-- RECORDS FOR PROCESSING follows --

Source: an optimization exercise on an open RTL-to-GDS flow (aim: small area, a short achievable clock period and few clock cycles). Production flows keep margins and buffers that such runs may drop.
Where RTL was checked, it was by simulation tests only, not by an equivalence proof against the original.

harbor:
==> flow/design.v <==
module pred_expand (
    input  wire        clk,
    input  wire        rst,
    input  wire        cmd_valid,
    output wire        cmd_ready,
    input  wire [14:0] cmd_size,
    input  wire        in_valid,
    output wire        in_ready,
    input  wire [7:0]  in_data,
    input  wire        in_last,
    output wire        out_valid,
    input  wire        out_ready,
    output wire [7:0]  out_data,
    output wire        done_valid,
    output wire        done_err
);
    reg st_idle, st_hdr, st_res, st_zero, st_end, st_done;
    reg [14:0] remain;       
    reg [5:0]  opos;         
    reg        emit_d;
    reg [2:0]  pred;
    reg [2:0]  k;
    reg        c;
    reg        seen_last;
    reg        err;
    reg [31:0] bbuf;         
    reg [4:0]  rp;           
    reg [1:0]  wp;           
    reg [5:0]  bcnt;         
    reg        t_valid;
    reg [8:0]  t_u;
    reg        o_valid;
    reg [7:0]  o_data;
    reg [7:0]  hist [1:7];
    wire o_free  = !o_valid || out_ready;
    wire x_take  = t_valid && o_free;
    wire t_free  = !t_valid || o_free;
    wire active  = st_hdr || st_res || st_zero;
    assign in_ready = !seen_last && ((active && bcnt <= 6'd24) || st_end);
    wire in_fire = in_valid && in_ready;
    wire [31:0] r1 = rp[0] ? {bbuf[0],    bbuf[31:1]}  : bbuf;
    wire [31:0] r2 = rp[1] ? {r1[1:0],    r1[31:2]}    : r1;
    wire [31:0] r3 = rp[2] ? {r2[3:0],    r2[31:4]}    : r2;
    wire [31:0] r4 = rp[3] ? {r3[7:0],    r3[31:8]}    : r3;
    wire [23:0] w  = rp[4] ? {r4[7:0],    r4[31:16]}   : r4[23:0];
    wire [15:0] nz  = ~w[15:0];
    wire        a8  = |nz[7:0];
    wire [7:0]  h8  = a8 ? nz[7:0] : nz[15:8];
    wire        a4  = |h8[3:0];
    wire [3:0]  h4  = a4 ? h8[3:0] : h8[7:4];
    wire        a2  = |h4[1:0];
    wire [1:0]  h2  = a2 ? h4[1:0] : h4[3:2];
    wire [3:0]  z   = {!a8, !a4, !a2, !h2[0]};
    wire        esc = ~|nz;
    reg  [15:0] zoh;
    reg  [15:0] ones;        
    reg  [6:0]  fw;          
    integer i, j;
    always @(*) begin
        ones[0] = w[0];
        for (j = 1; j < 16; j = j + 1)
            ones[j] = ones[j-1] & w[j];
        zoh[0] = nz[0];
        for (j = 1; j < 16; j = j + 1)
            zoh[j] = nz[j] & ones[j-1];
        for (i = 0; i < 7; i = i + 1) begin
            fw[i] = 1'b0;
            for (j = 0; j < 16; j = j + 1)
                fw[i] = fw[i] | (zoh[j] & w[j + 1 + i]);
        end
    end
    reg  [8:0]  u_n;
    always @(*) begin
        for (i = 0; i < 9; i = i + 1)
            u_n[i] = (i < k) ? fw[i] : (i - k < 4) ? z[i - k] : 1'b0;
    end
    wire [7:0]  u_e    = w[23:16];
    wire [8:0]  u9     = esc ? {1'b0, u_e} : u_n;
    reg  [23:0] bthermo;     
    always @(*) begin
        for (j = 0; j < 24; j = j + 1)
            bthermo[j] = (bcnt > j[5:0]);
    end
    wire [15:0] zmask  = bthermo >> k;          
    wire        have_n = |(nz & zmask);
    wire        have_e = bthermo[23];
    wire        have_r = have_n || (esc && have_e);
    wire        grow   = esc ? ({3'd0, u_e} >= (11'd2 << k)) : (z >= 4'd2);
    wire        shrink = (k != 3'd0) &&
                         (esc ? ({3'd0, u_e} < (11'd1 << (k - 3'd1))) : (z == 4'd0 && !w[k]));
    wire [2:0]  k_next = grow  ? ((k == 3'd7) ? 3'd7 : k + 3'd1) :
                         (shrink && c) ? k - 3'd1 : k;
    wire        c_next = shrink && !c && !grow;
    wire        hdr_zero = (w[2:0] == 3'd7);
    wire        have_h   = hdr_zero ? bthermo[2] : bthermo[5];
    wire act_hdr = st_hdr  && t_free;
    wire act_res = st_res  && t_free;
    wire act_zer = st_zero && t_free;
    wire take_h  = act_hdr && have_h;
    wire take_r  = act_res && have_r;
    wire starved = ((act_hdr && !have_h) || (act_res && !have_r)) && seen_last;
    wire emit    = take_r || act_zer;
    wire last_job    = emit_d ? (remain == 15'd2) : (remain == 15'd1);
    wire last_stripe = emit_d ? (opos == 6'd62)   : (opos == 6'd63);
    wire [4:0] rpk    = rp + 5'd1 + {2'd0, k};
    wire [4:0] rz3    = z[3] ? rpk + 5'd8 : rpk;
    wire [4:0] rz2    = z[2] ? rz3 + 5'd4 : rz3;
    wire [4:0] rz1    = z[1] ? rz2 + 5'd2 : rz2;
    wire [4:0] rz0    = z[0] ? rz1 + 5'd1 : rz1;
    wire [4:0] rp_res = esc ? {rp[4:3] + 2'd3, rp[2:0]} : rz0;
    wire [4:0] rp_hdr = rp + (hdr_zero ? 5'd3 : 5'd6);
    wire [5:0] bc_in  = bcnt + {in_fire, 3'd0};
    wire [5:0] bck    = bc_in - 6'd1 - {3'd0, k};
    wire [5:0] bz3    = z[3] ? bck - 6'd8 : bck;
    wire [5:0] bz2    = z[2] ? bz3 - 6'd4 : bz3;
    wire [5:0] bz1    = z[1] ? bz2 - 6'd2 : bz2;
    wire [5:0] bz0    = z[0] ? bz1 - 6'd1 : bz1;
    wire [5:0] bc_res = esc ? bc_in - 6'd24 : bz0;
    wire [5:0] bc_hdr = bc_in - (hdr_zero ? 6'd3 : 6'd6);
    wire [5:0] bc_dec = take_r ? bc_res : take_h ? bc_hdr : bc_in;
    reg [7:0] p;
    always @(*) begin
        case (pred)
            3'd0:    p = o_data;
            3'd1:    p = hist[1];
            3'd2:    p = hist[3];
            3'd3:    p = hist[7];
            3'd4:    p = {o_data[6:0], 1'b0} - hist[1];
            default: p = 8'd0;
        endcase
    end
    wire [7:0] r = t_u[8:1] ^ {8{t_u[0]}};
    reg  [7:0] x;
    always @(*) begin
        case (pred)
            3'd5:    x = t_u[7:0] ^ hist[7];
            3'd7:    x = 8'd0;
            default: x = p + r;
        endcase
    end
    assign out_valid  = o_valid;
    assign out_data   = o_data;
    assign cmd_ready  = st_idle;
    assign done_valid = st_done;
    assign done_err   = err;
    wire start = st_idle && cmd_valid;
    integer n;
    always @(posedge clk) begin
        if (in_fire) begin
            case (wp)
                2'd0: bbuf[7:0]   <= in_data;
                2'd1: bbuf[15:8]  <= in_data;
                2'd2: bbuf[23:16] <= in_data;
                default: bbuf[31:24] <= in_data;
            endcase
        end
        if (t_free) t_u <= u9;
        if (x_take) begin
            o_data  <= x;
            hist[1] <= o_data;
            for (n = 2; n < 8; n = n + 1) hist[n] <= hist[n-1];
        end
        if (rst) begin
            st_idle   <= 1'b1;
            st_hdr    <= 1'b0;
            st_res    <= 1'b0;
            st_zero   <= 1'b0;
            st_end    <= 1'b0;
            st_done   <= 1'b0;
            remain    <= 15'd0;
            opos      <= 6'd0;
            emit_d    <= 1'b0;
            pred      <= 3'd0;
            k         <= 3'd0;
            c         <= 1'b0;
            seen_last <= 1'b0;
            err       <= 1'b0;
            rp        <= 5'd0;
            wp        <= 2'd0;
            bcnt      <= 6'd0;
            t_valid   <= 1'b0;
            o_valid   <= 1'b0;
        end else begin
            if (take_r)      rp <= rp_res;
            else if (take_h) rp <= rp_hdr;
            wp   <= wp + {1'b0, in_fire};
            bcnt <= bc_dec;
            if (in_fire && in_last) seen_last <= 1'b1;
            if (emit)        t_valid <= 1'b1;
            else if (x_take) t_valid <= 1'b0;
            if (x_take)         o_valid <= 1'b1;
            else if (out_ready) o_valid <= 1'b0;
            if (take_h) begin
                pred <= w[2:0];
                k    <= w[5:3];
                c    <= 1'b0;
            end
            if (take_r) begin
                k <= k_next;
                c <= c_next;
            end
            emit_d <= emit;
            if (emit_d) begin
                remain <= remain - 15'd1;
                opos   <= opos + 6'd1;
            end
            if (start) begin
                st_idle   <= 1'b0;
                st_hdr    <= 1'b1;
                remain    <= cmd_size;
                opos      <= 6'd0;
                emit_d    <= 1'b0;
                rp        <= 5'd0;
                wp        <= 2'd0;
                bcnt      <= 6'd0;
                seen_last <= 1'b0;
                err       <= 1'b0;
            end
            if (take_h) begin
                st_hdr  <= 1'b0;
                st_zero <= hdr_zero;
                st_res  <= !hdr_zero;
            end
            if (emit && (last_job || last_stripe)) begin
                st_res  <= 1'b0;
                st_zero <= 1'b0;
                st_end  <= last_job;
                st_hdr  <= !last_job;
            end
            if (starved) begin
                err     <= 1'b1;
                st_hdr  <= 1'b0;
                st_res  <= 1'b0;
                st_end  <= 1'b1;
            end
            if (st_end && seen_last && !t_valid && o_free) begin
                st_end  <= 1'b0;
                st_done <= 1'b1;
            end
            if (st_done) begin
                st_done <= 1'b0;
                st_idle <= 1'b1;
            end
        end
        if (rst || start) begin
            o_data <= 8'd0;
            for (n = 1; n < 8; n = n + 1) hist[n] <= 8'd0;
        end
    end
endmodule
Settings: LEC_CHECK=0, ABC_AREA=1, CAP_MARGIN=20, CORE_MARGIN=2, CORE_UTILIZATION=40, PLACE_DENSITY=0.6, SETUP_SLACK_MARGIN=2.5, SLEW_MARGIN=20; clock period 6.5 ns.
run.sh (not shown) runs the stock make flow with config.mk's settings and CLKGATE_MAP_FILE= SYNTH_SCRIPT=/design/flow/synth_recipe.tcl, a recipe that flattens the netlist after the stock synthesis.
Testbench counts of harbor, summed over its fixed seeds: cycles 416,914.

-- RECORDS FOR PROCESSING concluded --

=== WORK REQUEST ===
Copy each line of the listing in which the word "bbuf" can be found.

=== EXPECTED ANSWER ===
    reg [31:0] bbuf;         
    wire [31:0] r1 = rp[0] ? {bbuf[0],    bbuf[31:1]}  : bbuf;
                2'd0: bbuf[7:0]   <= in_data;
                2'd1: bbuf[15:8]  <= in_data;
                2'd2: bbuf[23:16] <= in_data;
                default: bbuf[31:24] <= in_data;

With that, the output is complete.